O módulo argentino da 3.ª Semana dos Independentes é composto de cinco filmes. Pelo menos dois deles, Nove Rainhas, de Fabián Bielinski, e Uma Noite com Sabrina Love, de Alejandro Agresti, parecem dignos de todo interesse. São, os dois, o que se poderia chamar de produtos comerciais de qualidade. Acreditam no espectador como ser dotado de inteligência, e mantêm-se eqüidistantes tanto da idiossincrasia autoral como do apelo comercial sem nenhuma medida.Nove Rainhas poderia bem ser apenas mais uma história comum de trambiqueiros, não fosse o roteiro esperto, as atuações bem levadas e uma certa sujeira de rua, em geral ausente do sóbrio cinema argentino. Nota-se que Bielinski deixou que a pouco notável realidade política e econômica do seu país contaminasse a ação, dando autenticidade à história. As reviravoltas agradam a quem gosta do gênero, embora a última pareça artificiosa demais. Mas verossimilhança nunca foi uma exigência de ferro no gênero. Até certo ponto tolera-se alguma coisa implausível, desde que ela dê prazer ao espectador.

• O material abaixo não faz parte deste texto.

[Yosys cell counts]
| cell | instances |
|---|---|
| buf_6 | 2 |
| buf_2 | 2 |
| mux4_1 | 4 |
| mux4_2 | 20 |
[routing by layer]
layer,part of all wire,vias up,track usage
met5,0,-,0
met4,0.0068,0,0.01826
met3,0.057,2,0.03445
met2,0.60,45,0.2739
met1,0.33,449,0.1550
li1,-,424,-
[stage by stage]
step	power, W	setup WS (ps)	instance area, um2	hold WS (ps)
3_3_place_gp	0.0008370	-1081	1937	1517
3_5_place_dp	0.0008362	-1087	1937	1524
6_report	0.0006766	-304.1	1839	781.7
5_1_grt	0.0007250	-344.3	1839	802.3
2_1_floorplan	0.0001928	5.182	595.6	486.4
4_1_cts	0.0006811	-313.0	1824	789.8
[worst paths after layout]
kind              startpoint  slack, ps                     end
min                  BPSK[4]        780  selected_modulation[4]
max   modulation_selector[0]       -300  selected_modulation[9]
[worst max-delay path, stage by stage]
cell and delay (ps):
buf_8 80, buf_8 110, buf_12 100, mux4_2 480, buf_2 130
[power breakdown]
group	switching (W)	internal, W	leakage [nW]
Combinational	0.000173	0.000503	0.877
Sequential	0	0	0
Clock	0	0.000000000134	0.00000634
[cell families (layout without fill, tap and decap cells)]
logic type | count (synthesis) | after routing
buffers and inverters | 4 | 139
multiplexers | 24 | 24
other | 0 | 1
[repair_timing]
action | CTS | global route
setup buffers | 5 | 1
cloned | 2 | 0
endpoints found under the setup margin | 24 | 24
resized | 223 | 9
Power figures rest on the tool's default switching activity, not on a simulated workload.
==> design/flow/run.sh <==
#!/bin/bash
# OpenROAD 26Q1-2900-gdf79404cd8, Yosys 0.63+post, stock flow scripts
make -C /OpenROAD-flow-scripts/flow DESIGN_CONFIG=/design/flow/config.mk WORK_HOME=/design/flow/orfs finish
==> design/flow/config.mk <==
export PLATFORM = sky130hd
export DESIGN_NAME = inv_key_gen
export DESIGN_NICKNAME = inv_key_gen
export VERILOG_FILES = /design/flow/design.v
export SDC_FILE = /design/flow/constraint.sdc
export NUM_CORES = 4
export LEC_CHECK = 1
export CORE_AREA = 10 10 292 292
export DIE_AREA = 0 0 302 302
==> design/flow/constraint.sdc <==
current_design inv_key_gen

set clk_period 4.8
set clk_io_pct 0.2

create_clock -name clk0 -period $clk_period

set non_clock_inputs [all_inputs -no_clocks]
set_input_delay [expr $clk_period * $clk_io_pct] -clock clk0 $non_clock_inputs
set_output_delay [expr $clk_period * $clk_io_pct] -clock clk0 [all_outputs]
$ cat run.sh
#!/bin/bash
# OpenROAD 26Q1-2900-gdf79404cd8, Yosys 0.63+post, stock flow scripts
make -C /OpenROAD-flow-scripts/flow DESIGN_CONFIG=/design/flow/config.mk WORK_HOME=/design/flow/orfs finish
$ cat config.mk
export PLATFORM = sky130hd
export DESIGN_NAME = uart
export DESIGN_NICKNAME = uart
export VERILOG_FILES = /design/flow/design.v
export SDC_FILE = /design/flow/constraint.sdc
export NUM_CORES = 4
export LEC_CHECK = 1
export CORE_AREA = 10 10 87 87
export DIE_AREA = 0 0 97 97
$ cat constraint.sdc
current_design uart

set clk_period 1.5
set clk_io_pct 0.2

create_clock -name clk0 -period $clk_period [get_ports {clk}]

set non_clock_inputs [all_inputs -no_clocks]
set_input_delay [expr $clk_period * $clk_io_pct] -clock clk0 $non_clock_inputs
set_output_delay [expr $clk_period * $clk_io_pct] -clock clk0 [all_outputs]
$ cat design.v
module uart #(parameter parity = 0, parameter stop_bits = 1, parameter data_length = 8)
            (   input clk, 
					input reset, 
					input rx_pin, 
					input tx_start, 
					input [7:0] tx_data,
               output tx_pin, 
					output tx_busy , 
					output [7:0] rx_data, 
					output rx_busy);
    reg [1:0]current_state, next_state;
    parameter packet_size = (parity + stop_bits + data_length + 1);  
    parameter   idle = 2'b00,
                tx_mode = 2'b01;
    reg [(packet_size-1):0]tx_data_buffer;
    reg tx_pin_buffer;
    reg tx_busy_buffer;
    reg [3:0]tx_shift_counter;
    always @ (posedge clk or negedge reset)
    begin: tx_state_memory
        if (!reset)
            current_state <= idle;
        else
            current_state <= next_state;
    end
    always @ (current_state or tx_start or clk or tx_shift_counter)
    begin:tx_next_state_logic
        case(current_state)
            idle:   
                if(tx_start == 1'b1) 
                    next_state = tx_mode;
                else
                    next_state = idle;
            tx_mode:
                if(tx_shift_counter == (packet_size))
                    next_state = idle;
                else
                    next_state = tx_mode;
        endcase
    end
    always @ (posedge clk)
    begin: tx_output_logic
        case(current_state)
            idle: begin
                tx_busy_buffer = 1'b0;
                tx_pin_buffer = 1'b1;
                tx_shift_counter = 0;
                if(tx_start == 1'b1)
                    tx_data_buffer = { 1'b1, tx_data, 1'b0};     
            end
            tx_mode: begin
                tx_busy_buffer = 1'b1;
                tx_pin_buffer = tx_data_buffer[0];
                tx_data_buffer = {1'b1, tx_data_buffer[9:1]};
                tx_shift_counter = tx_shift_counter + 1;
            end
        endcase
    end
    assign tx_pin = tx_pin_buffer;
    assign tx_busy = tx_busy_buffer;
endmodule
==> impl_metrics.csv <==
group,metric,value,unit
final_timing,fmax,0.768,GHz
floorplan,ios,23,
setup_path,crit_start,"tx_busy_buffer$_DFF_P_",
yosys,ys_warn_count,10,
setup_path,crit_end,"tx_busy",
yosys,yosys_register_bits,16,
yosys,synthTopCellsByArea,"edfxtp_1, dfxtp_1, buf_4, mux2_2, mux2_4",
pwr,seqPwrFrac,0.494,
setup_path,worstPathMaxFanout,1,
yosys,avgSynthCellArea,13.8,um2
yosys,ys_types,19,
yosys,yosys-stat-cells,52,
yosys,postSynthCellCount,52,
drt,drc,0,
clock_network,cts_buffers,3,
final_timing,hold_viol_final,0,
final_timing,period_minus_slack,1.30,ns
yosys,yosys_area,717,um2
drt,drt_first_pass_iters,2,
pwr,p_sw,380,uW
setup_path,end_kind,"output pin",
setup_path,crit_type,"reg2out",
clock_network,postCtsHoldBufs,0,
pwr,power.density,1710,nW/um2
global_route,grtUsageTotal,0.0250,
final_timing,whs,0.202,ns
floorplan,fp_util,0.127,
final_timing,final_max_slew_viol_count,0,
setup_path,crit_family,"buffers and inverters",
yosys,netlist.area_leader.share,0.377,
final_timing,rsz0062_at_grt,"no",
clock_network,clock.latency.late_pin,0.24,ns
setup_path,start_kind,"flip-flop",
final_timing,post-route-period-util,0.868,
setup_path,cp_num_cells,1,
setup_path,r2r-start,"current_state[0]$_DFF_PN0_",
floorplan,die_x,97,um
drt,routed_via_density,2.63,
final_timing,setup_viol,0,
clock_network,cts_resized,0,
yosys,ys_seq_frac,0.579,
global_route,grt_pass1_vias,385,
floorplan,core_area,5640,um2
placement,placed_cells,135,
job,cap_viol_max_count,0,
setup_path,cp.arrival,1.00,ns
global_route,gr-total-overflow,0,
pwr,internal-power,1.23,mW
final_layout,finalNonFillerCells,139,
worst_hold_path,hold_class,"in2async",
clock_network,clkSinkCount,16,
global_route,antenna_found_initial,0,
drt,wire_per_inst,8.09,um
job,warning_count,27,
drt,ant_nets,0,
clock_network,path_clk_slew,0.06,ns
floorplan,fp.dieH,97,um
pwr,vdd_drop_max,0.646,mV
global_route,grt_max_degree,11,
setup_path,path_buffers,1,
setup_path,cp_slowest_cell,"clkdlybuf4s50_1",
yosys,yosysTopAreaCell,"edfxtp_1",
setup_path,rr_worst_depth,2,
floorplan,rows,27,
clock_network,root_buffer,"clkbuf_8",
setup_path,rrSetupSlack,0.22,ns
setup_path,required,1.20,ns
final_timing,fin_skew,0.00396,ns
pwr,leakagePower,0.347,nW
run_status,status,"finished clean",
global_route,grt_pass1_wl,1930,um
setup_path,rr_endpoint,"tx_data_buffer[3]$_DFFE_PP_",
placement,gp_congestion,0.738,
setup_path,cpPeakStageDelay,0.45,ns
placement,portBuffers,12,
drt,vias,366,
final_layout,syn2layout_area_growth,30.7,%
setup_path,cp_cell_sequence,"clkdlybuf4s50_1",
clock_network,h-tree-depth,1,
final_layout,drive_above_1_share,0.194,
clock_network,clockBufferDepth,2,
final_layout,utilization,0.166,
pwr,swShare,0.236,
clock_network,cts_tree,"built",
drt,diodes,0,
pwr,clockPowerShare,0.228,
drt,drt_wl_total,1120,um
placement,place_hpwl,940,um
pwr,combPwrFrac,0.278,
clock_network,post-cts-setup-buffers,0,
final_timing,finalSetupTns,0,ns
floorplan,die-area,9410,um2
drt,first_iter_violations,15,
yosys,syn-cell-area,717,um2
==> cell type report <==
| cell class | count | area [um2] |
|---|---|---|
| well taps | 72 | 90.1 |
| inverters | 1 | 3.75 |
| flip-flops and latches | 16 | 415 |
| multi-input cells | 32 | 238 |
| fillers | 606 | 4700 |
| clock buffers | 4 | 55.1 |
| repair buffers | 14 | 135 |
==> metal layers <==
layer | wire length [um] | global-route usage | vias up
li1 | - | - | 185
met1 | 562 | 0.0330 | 161
met2 | 403 | 0.0307 | 20
met3 | 158 | 0.0215 | 0
met4 | 0 | 0.00225 | 0
met5 | 0 | 0 | -
==> cells in the mapped netlist <==
| library cell | number |
|---|---|
| mux2_4 | 2 |
| nor2b_1 | 2 |
| nand3_1 | 1 |
| buf_4 | 9 |
| and2_1 | 3 |
| buf_6 | 2 |
| dfrtp_1 | 1 |
| or2_1 | 2 |
| conb_1 | 1 |
| nand4b_1 | 1 |
| inv_1 | 1 |
| ha_1 | 2 |
| edfxtp_1 | 9 |
| mux2i_1 | 1 |
| mux2_2 | 5 |
| dfxtp_1 | 6 |
| nand2b_1 | 2 |
| nand2_1 | 1 |
| xor2_1 | 1 |
==> power by group through the flow <==
stage	logic [mW]	registers, mW	clock network (mW)
5_1_grt	0.507	0.821	0.401
4_1_cts	0.458	0.797	0.375
6_report	0.447	0.794	0.366
==> registers in the layout, indices dropped and copies added, names as in the netlist <==
name              count
tx_data_buffer        9
tx_shift_counter      4
current_state         1
tx_busy_buffer        1
tx_pin_buffer         1
==> kinds of logic (layout without fill, tap and decap cells) <==
group                    after synthesis  in the layout  share of synthesized area
buffers and inverters                 12             19                      0.131
XOR/XNOR                               1              1                     0.0122
flip-flops                            16             16                      0.579
other                                  1              9                    0.00523
adder cells (fa/ha/maj)                2              2                     0.0349
multiplexers                           8              8                      0.134
AND/OR/NAND/NOR                       12             12                      0.103
==> worst min path at each step <==
stage         startpoint                         end  slack [ns]  depth (start not counted)
CTS                reset  current_state[0]$_DFF_PN0_        0.20                          1
global route       reset  current_state[0]$_DFF_PN0_        0.20                          1
finish             reset  current_state[0]$_DFF_PN0_        0.20                          1
==> stage by stage <==
step | power, mW | area, um2 | worst slack (ns)
floorplan | 1.14 | 747 | 0.345
global placement | 1.23 | 882 | 0.0589
detailed placement | 1.26 | 882 | 0.0362
CTS | 1.63 | 937 | 0.181
global route | 1.73 | 937 | 0.125
finish | 1.61 | 937 | 0.198
==> placed cells by master (no fill, tap or decap) <==
master and n:
or2_1 2, mux2i_1 1, buf_4 2, and2_1 3
nand3_1 1, clkbuf_8 4, nand4b_1 1, edfxtp_1 9
nand2_1 1, inv_1 1, nor2b_1 2, dfxtp_1 6
xor2_1 1, mux2_2 5, dfrtp_1 1, mux2_4 2
ha_1 2, nand2b_1 2, clkdlybuf4s50_1 12, conb_1 9
Power figures rest on the tool's default switching activity, not on a simulated workload.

É o caso.Uma Noite com Sabrina Love é um Agresti um tanto mais ameno que alguns dos seus títulos anteriores, como Buenos Aires Vice-e-Versa e El Viento se Llevó lo que. Na história, um garoto provinciano, espectador de um programa pornô na TV, ganha um prêmio especial: passar uma noite com a apresentadora, Sabrina Love (Cecilia Roth). A viagem a Buenos Aires tem valor de iniciação - e não apenas sexual. Se não exerce com todo o vigor o anti-academismo costumeiro, pelo menos Agresti não cai no marasmo generalizado que debilita o cinema do continente.